Evolutionary Algorithms (EAs) Overview

Evolutionary Algorithms (EAs) are optimization techniques designed for searching optimal values in complex spaces. They are based on some biological processes that can be appreciated in nature. These processes of nature seem to boil down to a haphazard generation of biologically diverse organisms. Some of evolution is determined by natural selection of different individuals competing for resources in the environment. Some are better than others. Those that are better are more likely to survive and propagate their genetic material.

Sexual reproduction allows some shuffling of chromosomes, producing offspring that contain a combination of information from each parent. This is the recombination operation, which is often referred to as crossover because of the way that biologists have observed strands of chromosomes crossing over during the exchange.

Recombination happens in an environment where the selection of who gets to mate is largely a function of the fitness of the individual, i.e. how good the individual is at competing in its environment. An important source of diversity is mutation. In an EA, a large amount of diversity is usually introduced at the start of the algorithm, by randomizing the genes in the population. The importance of mutation, which introduces further diversity while the algorithm is running, therefore continues to be a matter of debate. Some refer to it as a background operator, simply replacing some of the original diversity which may have been lost, while others view it as playing the dominant role in the evolutionary process.

Evolutionary algorithm is an umbrella term used to describe computer-based problem solving systems which use computational models of some of the known mechanisms of evolution as key elements in their design and implementation.

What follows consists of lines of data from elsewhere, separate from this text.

<file path="config.mk">
export PLATFORM = sky130hd
export DESIGN_NAME = line_buffer_ctrl
export DESIGN_NICKNAME = d
export VERILOG_FILES = /design/src/rtl/line_buffer_ctrl.sv
export SDC_FILE = /design/constraint.sdc
export NUM_CORES = 1
export LEC_CHECK = 0
export CAP_MARGIN = 30
export CORE_MARGIN = 8
export CORE_UTILIZATION = 41
export DETAILED_ROUTE_END_ITERATION = 16
export DONT_BUFFER_PORTS = 1
export GPL_TIMING_DRIVEN = 0
export PLACE_DENSITY_LB_ADDON = 0.1
export SYNTH_ARGS = -nofsm -noshare
export SYNTH_HDL_FRONTEND = slang
export SYNTH_SLANG_ARGS = --single-unit
</file>
<file path="constraint.sdc">
create_clock -name clk -period 2.67 [get_ports clk]
set_input_delay 0.4005 -clock clk [delete_from_list [all_inputs] [get_ports clk]]
set_output_delay 0.4005 -clock clk [all_outputs]
set_load 0.03 [all_outputs]
</file>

Every Evolutionary Algorithm works over a set of individuals which evolve along the time to find a solution. This set of individuals is usually called population. Among all the types of representation for the population that have been proposed the most popular are:

• Single population or Panmixia: Where there are no group structures or mating restrictions. In this kind of population any individual may be mated with any other one of the population.
• Structured populations: Where the population is decentralized. Decentralizing the EA by structuring the population has many advantages, like getting greater performance, algorithmic improving (in diversity, convergence, dynamic environments, ...), or making possible to face more complex problems. But using structured algorithms may have some disadvantages too, like the greater complexity on the implementation and analysis, added to the fact that decentralizing the algorithm is not always better. There are two important models of decentralized populations:
• Coarse-grained or Distributed Evolutionary Algorithms (dEAs): The population is partitioned in several subpopulations (islands). Each island runs independently, and there are individual exchanges among the islands with a given frecuency.
• Fine-grained or Cellular Evolutionary Algorithms (cEAs): In cEAs, individuals are placed on a toroidal d-dimensional grid (where d = 1,2, or 3 is used in practice), one individual per grid location (this location is often refereed as a cell, and hence this fine-grained approach is also known as cellular). Every individual have a neighborhood, and an individual only can be mated for reproduction with other individual of its neighborhood. The main difference of a cellular EA with respect to a panmictic one is its decentralized selection, since the reproductive loop is performed inside each of the numerous individual pools. In a cEA, one given individual has its own pool defined by neighboring individuals, and at the same time, one individual belongs to many pools. This 2D structure with overlapped neighborhoods is used to provide a smooth diffusion of good solutions along the grid.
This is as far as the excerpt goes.